> [Your task]: Go through the lines below and copy each one that holds the string "margin".

--- START ---

`src/rtl/ac97_link_frame_pkg.sv`:
```
// Shared AC-link frame geometry: slot/tag/frame sizes, slot word type and the
// helper that locates a slot's first bit inside the 256-bit frame.
package ac97_pkg;

  localparam int AC97_SLOT_BITS  = 20;
  localparam int AC97_TAG_BITS   = 16;
  localparam int AC97_FRAME_BITS = 256;
  localparam int AC97_SYNC_LEN   = 16;

  typedef logic [AC97_SLOT_BITS-1:0] ac97_slot_t;

  // Frame bit index of the MSB of slot s (1-based); bit index == bit_q on the wire.
  function automatic int slot_start(input int s);
    return AC97_TAG_BITS + AC97_SLOT_BITS * (s - 1);
  endfunction

endpackage

```
`src/rtl/ac97_link_frame_if.sv`:
```
// Producer-side bus of the AC-link frame engine: transmit slots in, frame
// strobe and decoded codec input frame out.
interface ac97_link_frame_if #(parameter int NUM_OUT_SLOTS = 4);
  import ac97_pkg::*;

  logic                                    tx_en;
  logic [NUM_OUT_SLOTS*AC97_SLOT_BITS-1:0] tx_slot_data;
  logic [NUM_OUT_SLOTS-1:0]                tx_slot_valid;
  logic                                    ac97_strobe;
  logic                                    codec_ready;
  logic [6:0]                              status_addr;
  logic [15:0]                             status_data;
  logic                                    status_valid;
  logic [9:0]                              rx_slotreq;
  ac97_slot_t                              pcm_in_l;
  ac97_slot_t                              pcm_in_r;
  logic                                    pcm_in_valid;

  modport master (
    output tx_en, tx_slot_data, tx_slot_valid,
    input  ac97_strobe, codec_ready, status_addr, status_data, status_valid,
    input  rx_slotreq, pcm_in_l, pcm_in_r, pcm_in_valid
  );

  modport slave (
    input  tx_en, tx_slot_data, tx_slot_valid,
    output ac97_strobe, codec_ready, status_addr, status_data, status_valid,
    output rx_slotreq, pcm_in_l, pcm_in_r, pcm_in_valid
  );

endinterface

```
`src/rtl/ac97_link_frame_rx.sv`:
```
// Codec input-frame deframer: negedge pin sampler, 256-bit shift register and
// tag/slot decode at the start of the following frame (AC97_LINK_RX_EN builds only).
`ifdef AC97_LINK_RX_EN
module ac97_rx_deframer
  import ac97_pkg::*;
(
  input  logic       ac97_bitclk,
  input  logic       rst,
  input  logic [7:0] bit_q,
  input  logic       ac97_sdata_in,
  output logic       codec_ready,
  output logic [6:0] status_addr,
  output logic [15:0] status_data,
  output logic       status_valid,
  output logic [9:0] rx_slotreq,
  output ac97_slot_t pcm_in_l,
  output ac97_slot_t pcm_in_r,
  output logic       pcm_in_valid
);

  // First received bit ends up in the MSB, so wire position p sits at shift_r[TAG_HI-p].
  localparam int TAG_HI = AC97_FRAME_BITS - 1;
  localparam int S1_HI  = AC97_FRAME_BITS - 1 - slot_start(1);
  localparam int S2_HI  = AC97_FRAME_BITS - 1 - slot_start(2);
  localparam int S3_HI  = AC97_FRAME_BITS - 1 - slot_start(3);
  localparam int S4_HI  = AC97_FRAME_BITS - 1 - slot_start(4);

  logic                       rx_bit_r;
  logic [AC97_FRAME_BITS-1:0] shift_r;

  // Pin sampler: the codec launches on posedge, so mid-bit negedge is the safe point.
  always_ff @(negedge ac97_bitclk) begin
    rx_bit_r <= ac97_sdata_in;
  end

  // Shift in one bit per cycle; decode the completed frame on the bit 0 -> 1 edge.
  always_ff @(posedge ac97_bitclk) begin
    if (rst) begin
      shift_r      <= {AC97_FRAME_BITS{1'b0}};
      codec_ready  <= 1'b0;
      status_addr  <= 7'd0;
      status_data  <= 16'd0;
      status_valid <= 1'b0;
      rx_slotreq   <= 10'd0;
      pcm_in_l     <= 20'd0;
      pcm_in_r     <= 20'd0;
      pcm_in_valid <= 1'b0;
    end else begin
      shift_r <= {shift_r[AC97_FRAME_BITS-2:0], rx_bit_r};
      if (bit_q == 8'd0) begin
        codec_ready  <= shift_r[TAG_HI];
        rx_slotreq   <= shift_r[S1_HI-8 -: 10];
        status_valid <= shift_r[TAG_HI-1] & shift_r[TAG_HI-2];
        pcm_in_valid <= shift_r[TAG_HI-3] | shift_r[TAG_HI-4];
        if (shift_r[TAG_HI-1] & shift_r[TAG_HI-2]) begin
          status_addr <= shift_r[S1_HI-1 -: 7];
          status_data <= shift_r[S2_HI -: 16];
        end
        if (shift_r[TAG_HI-3]) begin
          pcm_in_l <= shift_r[S3_HI -: AC97_SLOT_BITS];
        end
        if (shift_r[TAG_HI-4]) begin
          pcm_in_r <= shift_r[S4_HI -: AC97_SLOT_BITS];
        end
      end else begin
        status_valid <= 1'b0;
        pcm_in_valid <= 1'b0;
      end
    end
  end

endmodule
`endif

```
`src/rtl/ac97_link_frame.sv`:
```
// AC-link frame engine: serialises a per-frame snapshot of up to 12 output slots.
// Define AC97_LINK_RX_EN to compile in the codec input-frame deframer.
module ac97_link_frame
  import ac97_pkg::*;
#(
  parameter int NUM_OUT_SLOTS = 4
) (
  input  logic              ac97_bitclk,
  input  logic              rst,
  ac97_link_frame_if.slave  link,
  input  logic              ac97_sdata_in,
  output logic              ac97_sdata_out,
  output logic              ac97_sync,
  output logic              ac97_reset_b
);

  localparam int          DATA_W    = NUM_OUT_SLOTS * AC97_SLOT_BITS;
  localparam logic [7:0]  SYNC_LAST = 8'(AC97_SYNC_LEN - 1);

  logic [7:0]                 bit_q_r;
  logic [7:0]                 bit_next_s;
  logic                       shadow_en_r;
  logic [NUM_OUT_SLOTS-1:0]   shadow_valid_r;
  logic [DATA_W-1:0]          shadow_data_r;
  logic                       src_en_s;
  logic [NUM_OUT_SLOTS-1:0]   src_valid_s;
  logic [DATA_W-1:0]          src_data_s;
  logic [AC97_FRAME_BITS-1:0] frame_s;
  logic                       sdata_out_r;
  logic                       sync_r;
  logic                       strobe_r;
  logic                       reset_b_r;

  // Frame source: live inputs on the wrap edge (they become the snapshot), shadow otherwise.
  always_comb begin
    bit_next_s = bit_q_r + 8'd1;
    if (bit_q_r == 8'd255) begin
      src_en_s    = link.tx_en;
      src_valid_s = link.tx_slot_valid;
      src_data_s  = link.tx_slot_data;
    end else begin
      src_en_s    = shadow_en_r;
      src_valid_s = shadow_valid_r;
      src_data_s  = shadow_data_r;
    end
  end

  // Wire image of the frame indexed by bit_q: tag then slots MSB first, invalid slots zero.
  always_comb begin
    frame_s    = {AC97_FRAME_BITS{1'b0}};
    frame_s[0] = src_en_s & (|src_valid_s);
    for (int s = 1; s <= NUM_OUT_SLOTS; s++) begin
      frame_s[s] = src_en_s & src_valid_s[s-1];
      for (int i = 0; i < AC97_SLOT_BITS; i++) begin
        frame_s[slot_start(s) + i] = src_en_s & src_valid_s[s-1]
                                     & src_data_s[s*AC97_SLOT_BITS - 1 - i];
      end
    end
  end

  // Bit counter, snapshot and pin registers; the source mux makes the shadow hold mid-frame.
  always_ff @(posedge ac97_bitclk) begin
    if (rst) begin
      bit_q_r        <= 8'd254;
      shadow_en_r    <= 1'b0;
      shadow_valid_r <= {NUM_OUT_SLOTS{1'b0}};
      shadow_data_r  <= {DATA_W{1'b0}};
      sdata_out_r    <= 1'b0;
      sync_r         <= 1'b0;
      strobe_r       <= 1'b0;
      reset_b_r      <= 1'b0;
    end else begin
      bit_q_r        <= bit_next_s;
      shadow_en_r    <= src_en_s;
      shadow_valid_r <= src_valid_s;
      shadow_data_r  <= src_data_s;
      sdata_out_r    <= frame_s[bit_next_s];
      sync_r         <= (bit_next_s == 8'd255) || (bit_next_s < SYNC_LAST);
      strobe_r       <= (bit_next_s == 8'd255);
      reset_b_r      <= 1'b1;
    end
  end

  assign ac97_sdata_out   = sdata_out_r;
  assign ac97_sync        = sync_r;
  assign ac97_reset_b     = reset_b_r;
  assign link.ac97_strobe = strobe_r;

`ifdef AC97_LINK_RX_EN
  ac97_rx_deframer u_rx (
    .ac97_bitclk   (ac97_bitclk),
    .rst           (rst),
    .bit_q         (bit_q_r),
    .ac97_sdata_in (ac97_sdata_in),
    .codec_ready   (link.codec_ready),
    .status_addr   (link.status_addr),
    .status_data   (link.status_data),
    .status_valid  (link.status_valid),
    .rx_slotreq    (link.rx_slotreq),
    .pcm_in_l      (link.pcm_in_l),
    .pcm_in_r      (link.pcm_in_r),
    .pcm_in_valid  (link.pcm_in_valid)
  );
`else
  logic rx_unused_s;
  assign rx_unused_s       = ac97_sdata_in;
  assign link.codec_ready  = 1'b0;
  assign link.status_addr  = 7'd0;
  assign link.status_data  = 16'd0;
  assign link.status_valid = 1'b0;
  assign link.rx_slotreq   = 10'd0;
  assign link.pcm_in_l     = 20'd0;
  assign link.pcm_in_r     = 20'd0;
  assign link.pcm_in_valid = 1'b0;
`endif

endmodule

```
`src/flat_wrapper.sv`:
```
// flat-port wrapper written by rule: the top's interface ports become plain ports
module ac97_link_frame_flat import ac97_pkg::*;
#(
  parameter int NUM_OUT_SLOTS = 4
)
  (ac97_bitclk, rst, ac97_sdata_in, ac97_sdata_out, ac97_sync, ac97_reset_b, link_tx_en, link_tx_slot_data, link_tx_slot_valid, link_ac97_strobe, link_codec_ready, link_status_addr, link_status_data, link_status_valid, link_rx_slotreq, link_pcm_in_l, link_pcm_in_r, link_pcm_in_valid);
  ac97_link_frame_if #(.NUM_OUT_SLOTS(NUM_OUT_SLOTS)) link_i ();
  input  logic ac97_bitclk;
  input  logic rst;
  input  logic ac97_sdata_in;
  output logic ac97_sdata_out;
  output logic ac97_sync;
  output logic ac97_reset_b;
  input wire logic [$bits(link_i.tx_en)-1:0] link_tx_en;
  input wire logic [$bits(link_i.tx_slot_data)-1:0] link_tx_slot_data;
  input wire logic [$bits(link_i.tx_slot_valid)-1:0] link_tx_slot_valid;
  output wire logic [$bits(link_i.ac97_strobe)-1:0] link_ac97_strobe;
  output wire logic [$bits(link_i.codec_ready)-1:0] link_codec_ready;
  output wire logic [$bits(link_i.status_addr)-1:0] link_status_addr;
  output wire logic [$bits(link_i.status_data)-1:0] link_status_data;
  output wire logic [$bits(link_i.status_valid)-1:0] link_status_valid;
  output wire logic [$bits(link_i.rx_slotreq)-1:0] link_rx_slotreq;
  output wire logic [$bits(link_i.pcm_in_l)-1:0] link_pcm_in_l;
  output wire logic [$bits(link_i.pcm_in_r)-1:0] link_pcm_in_r;
  output wire logic [$bits(link_i.pcm_in_valid)-1:0] link_pcm_in_valid;
  assign link_i.tx_en = link_tx_en;
  assign link_i.tx_slot_data = link_tx_slot_data;
  assign link_i.tx_slot_valid = link_tx_slot_valid;
  assign link_ac97_strobe = link_i.ac97_strobe;
  assign link_codec_ready = link_i.codec_ready;
  assign link_status_addr = link_i.status_addr;
  assign link_status_data = link_i.status_data;
  assign link_status_valid = link_i.status_valid;
  assign link_rx_slotreq = link_i.rx_slotreq;
  assign link_pcm_in_l = link_i.pcm_in_l;
  assign link_pcm_in_r = link_i.pcm_in_r;
  assign link_pcm_in_valid = link_i.pcm_in_valid;
  ac97_link_frame #(.NUM_OUT_SLOTS(NUM_OUT_SLOTS)) u_core (.ac97_bitclk(ac97_bitclk), .rst(rst), .link(link_i), .ac97_sdata_in(ac97_sdata_in), .ac97_sdata_out(ac97_sdata_out), .ac97_sync(ac97_sync), .ac97_reset_b(ac97_reset_b));
endmodule
```
==> src/rtl/lsu_align.sv <==
// Combinational lane steering: store byte enables and replicated store data,
// plus right-shift and sign/zero extension of returned load data.
module lsu_align
  import load_store_unit_pkg::*;
(
  input  logic [1:0]         st_size_i,
  input  logic [1:0]         st_off_i,
  input  logic [REG_LEN-1:0] st_wdata_i,
  input  logic [1:0]         ld_size_i,
  input  logic [1:0]         ld_off_i,
  input  logic               ld_unsigned_i,
  input  logic [REG_LEN-1:0] ld_rdata_i,
  output logic [3:0]         be_o,
  output logic [REG_LEN-1:0] wdata_o,
  output logic [REG_LEN-1:0] ld_data_o
);

  logic [REG_LEN-1:0] shifted;

  // NOTE: every output of an always_comb gets a default first, so no path can
  // leave it unassigned and infer a latch.
  always_comb begin
    be_o    = 4'b1111;
    wdata_o = st_wdata_i;
    case (st_size_i)
      LSU_SIZE_B: begin
        be_o    = 4'b0001 << st_off_i;
        wdata_o = {4{st_wdata_i[7:0]}};
      end
      LSU_SIZE_H: begin
        be_o    = 4'b0011 << st_off_i;
        wdata_o = {2{st_wdata_i[15:0]}};
      end
      default: ;
    endcase
  end

  always_comb begin
    shifted   = ld_rdata_i >> {ld_off_i, 3'b000};
    ld_data_o = shifted;
    case (ld_size_i)
      LSU_SIZE_B: ld_data_o = {{(REG_LEN-8){~ld_unsigned_i & shifted[7]}}, shifted[7:0]};
      LSU_SIZE_H: ld_data_o = {{(REG_LEN-16){~ld_unsigned_i & shifted[15]}}, shifted[15:0]};
      default: ;
    endcase
  end

endmodule
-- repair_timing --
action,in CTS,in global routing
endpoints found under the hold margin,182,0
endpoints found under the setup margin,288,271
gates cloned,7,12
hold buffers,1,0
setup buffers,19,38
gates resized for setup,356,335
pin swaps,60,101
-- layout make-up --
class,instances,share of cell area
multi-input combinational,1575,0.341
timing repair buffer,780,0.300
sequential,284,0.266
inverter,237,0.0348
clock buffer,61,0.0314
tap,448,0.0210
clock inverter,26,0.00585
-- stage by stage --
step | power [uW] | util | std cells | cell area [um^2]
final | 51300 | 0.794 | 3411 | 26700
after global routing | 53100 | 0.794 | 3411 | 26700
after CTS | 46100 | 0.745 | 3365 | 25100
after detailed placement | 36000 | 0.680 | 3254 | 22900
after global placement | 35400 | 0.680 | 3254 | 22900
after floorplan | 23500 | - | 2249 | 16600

--- END ---

> [Answer to this problem]:
endpoints found under the hold margin,182,0
endpoints found under the setup margin,288,271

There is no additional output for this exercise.